I went to two name brand universities for my bachelor's and master's degrees. No matter how hard I tried, and despite a plus 3.5 GPA, I couldn't land one of those management consulting jobs they have for liberal arts college students that some of my friends landed. After puttering around for ten years post-BA/MA and a lot of soul-searching and analysis of my interests and work habits, I've decided to try to gain admission into pharmacy school. My science credits aren't good anymore (it's been more than 5 years since I graduated), so I have to retake them, according to my state's pharmacy school. I don't have any debt (no loans or credit card debt or anything), but I've been so poorly paid during the past ten years that all I can afford is the local community college for prerequisites. Which isn't a problem for the admissions committee, but suddenly poses a some kind of emotional/psychological problem for me that I hadn't anticipated.

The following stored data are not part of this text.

$ cat config.mk
export PLATFORM = sky130hd
export DESIGN_NAME = keyed_rst_ctrl
export DESIGN_NICKNAME = d
export VERILOG_FILES = /design/src/rtl/krc_pkg.sv /design/src/rtl/krc_lock.sv /design/src/rtl/krc_swrst.sv /design/src/rtl/keyed_rst_ctrl.sv
export SDC_FILE = /design/constraint.sdc
export NUM_CORES = 1
export LEC_CHECK = 0
export ABC_AREA = 1
export BUFFER_PORTS_ARGS = -buffer_cell sky130_fd_sc_hd__buf_4
export CAP_MARGIN = 10
export CORE_MARGIN = 2
export CORE_UTILIZATION = 29
export DETAILED_ROUTE_END_ITERATION = 10
export PLACE_DENSITY = 0.84
export SLEW_MARGIN = 20
export SYNTH_ARGS = -nofsm -noshare
export SYNTH_HDL_FRONTEND = slang
export SYNTH_SLANG_ARGS = --single-unit
$ cat constraint.sdc
create_clock -name clk -period 1 [get_ports clk]
set_input_delay 0.1 -clock clk [delete_from_list [all_inputs] [get_ports clk]]
set_output_delay 0.1 -clock clk [all_outputs]
set_load 0.05 [all_outputs]
$ cat src/rtl/krc_pkg.sv
package krc_pkg;

    localparam int unsigned DATA_W   = 32;
    localparam int unsigned KEY_W    = 16;
    localparam int unsigned SWRST_BIT = 16;

    localparam logic [KEY_W-1:0] UNLOCK_KEY = 16'h5A69;
    localparam logic [KEY_W-1:0] TOKEN_OPEN = 16'h000C;
    localparam logic [KEY_W-1:0] TOKEN_SHUT = 16'h0003;

    typedef enum logic {
        LK_SHUT = 1'b0,
        LK_OPEN = 1'b1
    } lock_e;

    typedef enum logic {
        SEL_CTRL = 1'b0,
        SEL_CFG  = 1'b1
    } sel_e;

    typedef struct packed {
        logic              wr;
        sel_e              sel;
        logic [DATA_W-1:0] data;
    } bus_req_t;

    function automatic logic carries_key(input logic [DATA_W-1:0] d);
        return d[KEY_W-1:0] == UNLOCK_KEY;
    endfunction

    function automatic logic [KEY_W-1:0] key_token(input lock_e s);
        return (s == LK_OPEN) ? TOKEN_OPEN : TOKEN_SHUT;
    endfunction

    function automatic logic [DATA_W-1:0] pack_ctrl(input logic rst_bit,
                                                    input lock_e s);
        logic [DATA_W-1:0] w;
        w = '0;
        w[SWRST_BIT]   = rst_bit;
        w[KEY_W-1:0]   = key_token(s);
        return w;
    endfunction

endpackage

$ cat src/rtl/krc_lock.sv
module krc_lock
    import krc_pkg::*;
(
    input  logic  clk,
    input  logic  rst,
    input  logic  key_hit,
    input  logic  any_wr,
    output lock_e state
);

    always_ff @(posedge clk) begin
        if (rst)          state <= LK_SHUT;
        else if (key_hit) state <= LK_OPEN;
        else if (any_wr)  state <= LK_SHUT;
    end

    // a key write opens the lock
    a_r2_key_opens: assert property (@(posedge clk) disable iff (rst)
        key_hit |=> state == LK_OPEN);

    // any other write closes it
    a_r8_write_relocks: assert property (@(posedge clk) disable iff (rst)
        (any_wr && !key_hit) |=> state == LK_SHUT);

    // without a key write a closed lock stays closed
    a_r3_stays_shut: assert property (@(posedge clk) disable iff (rst)
        (state == LK_SHUT && !key_hit) |=> state == LK_SHUT);

endmodule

I was raised working class but went to school with people whose parents were really well off and sent to to prestigious schools, camps, trips, etc. It was fairly pretentious, where everyone loved you if you went to Ivy League schools or the top liberal arts colleges. The parents financed the kids' dithering around NYC after graduation and eventually, degrees in something practical when their artistic desires didn't pan out. One friend who did a Master's in Russian Literature at NYU after college decided to go to the Goucher College premed postbac program after a few years of working, courtesy of her parents. Another friend married a guy who paid off her graduate school debt in one fell swoop and she quit her extremely well paid analyst job to have kids. They have a beautiful house and take amazing vacations.

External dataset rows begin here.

==> src/rtl/fmt_pkg.sv <==
package fmt_pkg;
  // range-limit format codes
  localparam logic [2:0] CLAMP_OFF  = 3'd0;
  localparam logic [2:0] CLAMP_8    = 3'd1;
  localparam logic [2:0] CLAMP_10   = 3'd2;
  localparam logic [2:0] CLAMP_12   = 3'd3;
  localparam logic [2:0] CLAMP_PROG = 3'd7;

  // depth-cut codes
  localparam logic [1:0] TRUNC_6 = 2'd0;
  localparam logic [1:0] TRUNC_8 = 2'd1;

  // widening source selection
  localparam logic EXP_FROM_10 = 1'b0;
  localparam logic EXP_FROM_8  = 1'b1;

  // video range limits at each native depth
  localparam int unsigned LIM8_LO  = 16;
  localparam int unsigned LIM8_HI  = 235;
  localparam int unsigned LIM10_LO = 64;
  localparam int unsigned LIM10_HI = 940;
  localparam int unsigned LIM12_LO = 256;
  localparam int unsigned LIM12_HI = 3760;
endpackage

==> src/rtl/fmt_expand.sv <==
module fmt_expand #(
  parameter int unsigned CW = 12
) (
  input  logic [CW-1:0] din,
  input  logic          en,
  input  logic          mode,
  output logic [CW-1:0] dout
);
  import fmt_pkg::*;

  localparam int unsigned SW_A = 8;
  localparam int unsigned SW_B = 10;

  logic [CW-1:0] rep_a;
  logic [CW-1:0] rep_b;

  // bit k from the top takes source bit (k mod width) from the top
  for (genvar k = 0; k < CW; k++) begin : g_rep
    assign rep_a[CW-1-k] = din[SW_A-1-(k % SW_A)];
    assign rep_b[CW-1-k] = din[SW_B-1-(k % SW_B)];
  end

  always_comb begin
    if (!en)                    dout = din;
    else if (mode == EXP_FROM_8) dout = rep_a;
    else                        dout = rep_b;
  end
endmodule

==> src/rtl/fmt_clamp.sv <==
module fmt_clamp #(
  parameter int unsigned CW = 12
) (
  input  logic [CW-1:0] din,
  input  logic          en,
  input  logic [2:0]    fmt,
  input  logic [CW-1:0] prog_lo,
  input  logic [CW-1:0] prog_hi,
  output logic [CW-1:0] dout
);
  import fmt_pkg::*;

  // presets left-aligned to the component width
  localparam logic [CW-1:0] P8_LO  = CW'(LIM8_LO  << (CW-8));
  localparam logic [CW-1:0] P8_HI  = CW'(LIM8_HI  << (CW-8));
  localparam logic [CW-1:0] P10_LO = CW'(LIM10_LO << (CW-10));
  localparam logic [CW-1:0] P10_HI = CW'(LIM10_HI << (CW-10));
  localparam logic [CW-1:0] P12_LO = CW'(LIM12_LO << (CW-12));
  localparam logic [CW-1:0] P12_HI = CW'(LIM12_HI << (CW-12));

  logic          active;
  logic [CW-1:0] lim_lo;
  logic [CW-1:0] lim_hi;

  always_comb begin
    active = en;
    lim_lo = '0;
    lim_hi = '1;
    case (fmt)
      CLAMP_8:    begin lim_lo = P8_LO;   lim_hi = P8_HI;   end
      CLAMP_10:   begin lim_lo = P10_LO;  lim_hi = P10_HI;  end
      CLAMP_12:   begin lim_lo = P12_LO;  lim_hi = P12_HI;  end
      CLAMP_PROG: begin lim_lo = prog_lo; lim_hi = prog_hi; end
      default:    active = 1'b0;
    endcase
  end

  always_comb begin
    if (!active)            dout = din;
    else if (din < lim_lo)  dout = lim_lo;
    else if (din > lim_hi)  dout = lim_hi;
    else                    dout = din;
  end
endmodule

==> src/rtl/fmt_trunc.sv <==
module fmt_trunc #(
  parameter int unsigned CW = 12
) (
  input  logic [CW-1:0] din,
  input  logic          en,
  input  logic [1:0]    depth,
  output logic [CW-1:0] dout
);
  import fmt_pkg::*;

  localparam logic [CW-1:0] KEEP6 = {{6{1'b1}}, {(CW-6){1'b0}}};
  localparam logic [CW-1:0] KEEP8 = {{8{1'b1}}, {(CW-8){1'b0}}};

  always_comb begin
    dout = din;
    if (en) begin
      case (depth)
        TRUNC_6: dout = din & KEEP6;
        TRUNC_8: dout = din & KEEP8;
        default: dout = din;
      endcase
    end
  end
endmodule

==> src/rtl/pix_range_fmt.sv <==
module pix_range_fmt #(
  parameter int unsigned CW = 12,
  parameter int unsigned NC = 3
) (
  input  logic             clk,
  input  logic             rst,
  input  logic             in_valid,
  input  logic [CW*NC-1:0] in_pix,
  input  logic             exp_en,
  input  logic             exp_mode,
  input  logic             clamp_en,
  input  logic [2:0]       clamp_fmt,
  input  logic [CW*NC-1:0] clamp_lo,
  input  logic [CW*NC-1:0] clamp_hi,
  input  logic             trunc_en,
  input  logic [1:0]       trunc_depth,
  output logic             out_valid,
  output logic [CW*NC-1:0] out_pix
);
  localparam int unsigned PW = CW * NC;

  logic [PW-1:0] wide_pix;
  logic [PW-1:0] lim_pix;
  logic [PW-1:0] s1_pix;
  logic          s1_valid;
  logic [PW-1:0] cut_pix;

  for (genvar c = 0; c < NC; c++) begin : g_comp
    fmt_expand #(.CW(CW)) u_expand (
      .din  (in_pix[c*CW +: CW]),
      .en   (exp_en),
      .mode (exp_mode),
      .dout (wide_pix[c*CW +: CW])
    );

    fmt_clamp #(.CW(CW)) u_clamp (
      .din     (wide_pix[c*CW +: CW]),
      .en      (clamp_en),
      .fmt     (clamp_fmt),
      .prog_lo (clamp_lo[c*CW +: CW]),
      .prog_hi (clamp_hi[c*CW +: CW]),
      .dout    (lim_pix[c*CW +: CW])
    );

    fmt_trunc #(.CW(CW)) u_trunc (
      .din   (s1_pix[c*CW +: CW]),
      .en    (trunc_en),
      .depth (trunc_depth),
      .dout  (cut_pix[c*CW +: CW])
    );
  end

  // stage 1: widened and range-limited
  always_ff @(posedge clk) begin
    if (rst) begin
      s1_valid <= 1'b0;
      s1_pix   <= '0;
    end else begin
      s1_valid <= in_valid;
      if (in_valid) s1_pix <= lim_pix;
    end
  end

  // stage 2: depth cut, registered output
  always_ff @(posedge clk) begin
    if (rst) begin
      out_valid <= 1'b0;
      out_pix   <= '0;
    end else begin
      out_valid <= s1_valid;
      if (s1_valid) out_pix <= cut_pix;
    end
  end
endmodule

==> config.mk <==
export PLATFORM = sky130hd
export DESIGN_NAME = pix_range_fmt
export DESIGN_NICKNAME = d
export VERILOG_FILES = /design/src/rtl/fmt_pkg.sv /design/src/rtl/fmt_expand.sv /design/src/rtl/fmt_clamp.sv /design/src/rtl/fmt_trunc.sv /design/src/rtl/pix_range_fmt.sv
export SDC_FILE = /design/constraint.sdc
export NUM_CORES = 1
export LEC_CHECK = 0
export BUFFER_PORTS_ARGS = -buffer_cell sky130_fd_sc_hd__buf_2
export CAP_MARGIN = 25
export CORE_AREA = 2 2 167 169
export CTS_CLUSTER_SIZE = 20
export DETAILED_ROUTE_END_ITERATION = 8
export DIE_AREA = 0 0 169 171
export SETUP_SLACK_MARGIN = 0.4
export SLEW_MARGIN = 20
export SYNTH_ARGS = -nofsm -noshare
export SYNTH_HDL_FRONTEND = slang
export SYNTH_SLANG_ARGS = --single-unit
==> constraint.sdc <==
create_clock -name clk -period 5.78 [get_ports clk]
set_input_delay 0.578 -clock clk [delete_from_list [all_inputs] [get_ports clk]]
set_output_delay 0.578 -clock clk [all_outputs]
set_load 0.01 [all_outputs]
### Word-level counts from Yosys, hierarchy flattened

Cells that the tools add are included.

* flip-flop bits (word level): 74
* output and inout bits: 37
* input port bits: 120

* mux-type cells: 28
* reduce and logical (&&, ||, !) cells: 3
* equality and inequality tests: 5
* order comparisons: 6

Operators with widths (count)
* 12-bit 2-to-1 mux: 15
* 12-bit one-hot mux with 2 select lines: 6
* 12-bit > comparator: 3
* 12-bit less-than comparator: 3
* 6-bit one-hot mux with 2 select lines: 3
* 6-bit 2-to-1 mux: 3
* 3-bit by 2-bit equality test with 1-bit output, second input constant: 2
* 4-bit OR reduction: 1
* 3-bit by 1-bit equality test with 1-bit output, second input constant: 1
* 3-bit equality test, second input constant: 1
* 3-bit OR reduction: 1
* 2-bit by 1-bit equality test with 1-bit output, second input constant: 1
* 2-bit logical NOT: 1
* 1-bit 2-to-1 mux: 1

### Logic depth before layout (Yosys ltp)

* word-level depth: 7
* gate-level depth with buffers: 15
* gate-level depth less buffers: 11

### Modules after synthesis

Synthesis repeated with hierarchy kept, for this count alone.

* cells, all modules: 824
* area total of the unflattened synthesis: 6794.0 um^2

By module, submodules not included
* pix_range_fmt: cells each 236, instances 1, seq. area each 1481.4 um^2, area an instance 2666.3 um^2
* fmt_clamp at g_comp[0].u_clamp ...: cells each 144, instances 2, seq. area each 0.0 um^2, area an instance 1032.2 um^2
* fmt_clamp at g_comp[1].u_clamp: cells each 144, instances 1, seq. area each 0.0 um^2, area an instance 1031.0 um^2
* fmt_expand: cells each 39, instances 3, seq. area each 0.0 um^2, area an instance 245.2 um^2
* fmt_trunc: cells each 13, instances 3, seq. area each 0.0 um^2, area an instance 98.8 um^2

### Least setup slack after synthesis

Ideal clock, no wire load.

* path kind: in2reg
* start: input clamp_fmt[1]
* end: register s1_pix[34]
* data required time: 5.650 ns
* setup time: 0.130 ns
* stages on the path: 14
* slack: 2.307 ns
* data arrival time: 3.344 ns
* cells stage by stage: buf_2 > and3_1 > buf_2 > buf_2 > buf_1 > nand2_1 > ha_1 > a21o_1 > a21o_1 > a221o_1 > a221oi_1 > and2b_4 > buf_8 > a221oi_1

* word-level cells in the longest chain between the ends: 7
* elaborated cells between the ends (all ways): 14
* those cells by class: 2 x order compare; 4 x eq/ne; 6 x mux; 2 x reduce/logical

Ends and longest elaborated chain
* start: declaration: RTL line pix_range_fmt.sv:12 `input logic [2:0] clamp_fmt,`
* 3-bit by 1-bit equality test with 1-bit output / 3-bit by 2-bit equality test with 1-bit output (equally long branches): RTL line fmt_clamp.sv:29 `case (fmt)`
* 3-bit OR reduction (no source line)
* 12-bit one-hot mux with 2 select lines: RTL line fmt_clamp.sv:29
* 12-bit > comparator: RTL line fmt_clamp.sv:41 `else if (din > lim_hi) dout = lim_hi;`
* 12-bit 2-to-1 mux: RTL line fmt_clamp.sv:41
* 12-bit 2-to-1 mux: RTL line fmt_clamp.sv:40 `else if (din < lim_lo) dout = lim_lo;`
* 12-bit 2-to-1 mux *: RTL line fmt_clamp.sv:39 `if (!active) dout = din;`
* end signal: assignment: RTL line pix_range_fmt.sv:60 `if (in_valid) s1_pix <= lim_pix;`
* end: declaration: RTL line pix_range_fmt.sv:24 `logic [PW-1:0] s1_pix;`

Every way passes the cells marked *; elsewhere a longest branch is shown, timed or not.
A chain may end at the register's enable or synchronous reset.

### Final worst setup path

* start: input exp_en
* end: register s1_pix[34]

* word-level cells in the longest chain between the ends: 5
* elaborated cells between the ends (all ways): 6
* those cells by class: 2 x order compare; 4 x mux

Ends and longest elaborated chain
* start: declaration: RTL line pix_range_fmt.sv:9 `input logic exp_en,`
* 12-bit 2-to-1 mux *: RTL line fmt_expand.sv:24 `if (!en) dout = din;`
* 12-bit > comparator: RTL line fmt_clamp.sv:41
* 12-bit 2-to-1 mux: RTL line fmt_clamp.sv:41
* 12-bit 2-to-1 mux: RTL line fmt_clamp.sv:40
* 12-bit 2-to-1 mux *: RTL line fmt_clamp.sv:39

Marks and branches as above.

==> results.toml <==
[outcome]
status = "complete, no violations"

[setup_path]
r2r_start = "s1_valid"
crit_slowest_cell = "buf_2"
required_ns = 6.02
slowest_delay_ns = 0.66
path_common_cell = "a221o_1"
r2r_end = "out_pix[3]"
worstRegToRegCells = 4
crit_path_end_kind = "register"
crit_path_max_fanout = 56
rrSetupSlack_ns = 4.01
worst-path-buf-inv = 2
cp.arrival_ns = 4.00
cp_cell_sequence = "buf_2 > buf_4 > nor2_1 > a21oi_2 > ha_1 > and3_1 > a221o_1 > a221o_1 > o21ai_4 > mux2i_1 > a221oi_1"
crit_type = "primary input to register"
cp-start-kind = "primary input"
critical_path.top_delay_family = "compound AO/OA/AOI/OAI gates"

[placed_design]
dpl.hpwl_um = 18300
gp_congestion = 0.884
portBuffers = 156
place_inst = 1296
postPlaceCellArea_um2 = 7590

[sta]
hold_violations = 0
report.final.slew_viol_count = 0
finClkSkew_ns = 0.00605
finalSetupTns_ns = 0
rsz0062_at_grt = "false"
relSlewSlack_pct = 39.1
final.period_utilization_pct = 65.0
max_freq_mhz = 266
worst_pin_slew_ns = 0.911
post-route-min-period_ns = 3.76
setup_viol_count_final = 0

[route]
wirelength_um = 22900
drc_errors = 0
first_iter_violations = 488
antenna_left = 0
via_per_inst = 5.03
firstDrtPassIters = 5
dr_total_vias = 6589
wl_per_cell_um = 17.5

[worst_hold_path]
min_from = "out_pix[21]"
min_path_type = "register to register"
whs_path_depth = 2
hold_end = "out_pix[21]"

[power_and_ir_drop]
pwr_density_cell_nw_per_um2 = 210
peakVddDrop_v = 0.000131
leakagePower_nw = 3.76
finalPower_mw = 1.66

[clock_network]
hold_buffers = 0
tritoncts = "done"
htreeDepth = 3
cts_sinks = 74
cts_buffer_depth = 2
post_cts_buffers = 0
path_clk_slew_ns = 0.06
cts_root_buffer = "clkbuf_16"
clk_latency_ns = 0.34
numCtsBuffers = 9
postCtsResizedCells = 0

[layout]
nets = 1150
post-route-util_pct = 28.9
drive_above_1_share_pct = 21.8
final_area_um2 = 7900
area_growth_pct = 19.0
stdcell_count = 1311

[global_routing]
antenna_found_initial = 1
grt_pass1_wl_um = 34700
grtUsageMet2_pct = 29.5
use_met1_pct = 18.3
grt_pass1_vias = 6294
grt-busiest-layer = "met2"
grt_max_degree = 76
grt_use_total_pct = 15.6
grt_use_met3_pct = 2.75
gr-total-overflow = 0

[synthesis]
synth_area_um2 = 6640
synth_common_cells = "nor2_1, mux2i_1, dfxtp_1"
synth_enable_flop_cells = 0
synth_top_cell_by_area = "dfxtp_1"
syn_inst = 842
synth.top_cell.area_share_pct = 22.3
syn_area_per_cell_um2 = 7.89
synth-seq-area-share_pct = 22.3
ys_warn_count = 0
synth.area.top_cells = "dfxtp_1, ha_1, mux2i_1"
yosysMostFrequentCell = "nor2_1"
synth_nets = 1031
ys_seq_elements = 74
ys.flop_type = "dfxtp_1"
synth_cell_types = 59
async_flop_share_pct = 0

[floorplanning]
num_rows = 61
initial_core_util_pct = 24.3
dieWidth_um = 169
ios = 157
core-area_um2 = 27300
die_y_um = 171
dieArea_um2 = 28900

[job]
maxCapViolCount = 0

I know I'm working class, but I never really felt working class. I had a friend refer to me as "low income" (which I'm not -- I don't make that much but I'm single, childfree, I can afford rent, and I'm not in debt and I'm able to save, and I don't qualify for welfare).
I'm jealous, and I'm ashamed of being jealous. I should be proud of myself and have higher self-esteem. If I could just accept who I am instead of daydreaming about what I wish I had, and pretending I'm too good for something when I know I'm not, then I could stop feeling like a loser. I know that when I was little, I was really influenced by television and books and by my friends and their families, rather than my own family (my parents had to work alot and were tired when they got home, so there was very little contact or ability to absorb philosophy, and I'm sorry I ever had them pay my tuition to fancy colleges with their hard earned money, which is why I wouldn't ask them for money or help ever).
I also don't want to be the person who complains about how much I have to work and how easy other people have it, and make myself feel better that way. Additionally, I'm living in a place I hate (DC/MD area -- I'd started running out of money towards the end of grad school and took the first job that came my way and changed jobs based on really small rises in pay and perceived stability).
I want to move, but it takes forever to get residency anywhere else and I feel like if I did, I'd be alone and end up homeless or dead or even worse off than I am now. I don't know anyone in the places I'd like to live and I'm generally afraid of strangers now, so I can't make new friends. I have a longtime boyfriend here too (who supports my plans, but thinks all I need to hear is positive statements to feel better), and friends (who are typically too busy to see me but it's not easy making friends with normal people -- everybody already has their friends). I'd love to move to Hawaii or NM, but everybody would love to do that, so I try to be realistic about that and tell myself I have to stay where I can save the most money (here, in ugly, depressing, pretentious yet crappy, low rent, horrible MD) and have some semblance of a personal life (boyfriend and friends), rather than being totally alone and depressed somewhere else.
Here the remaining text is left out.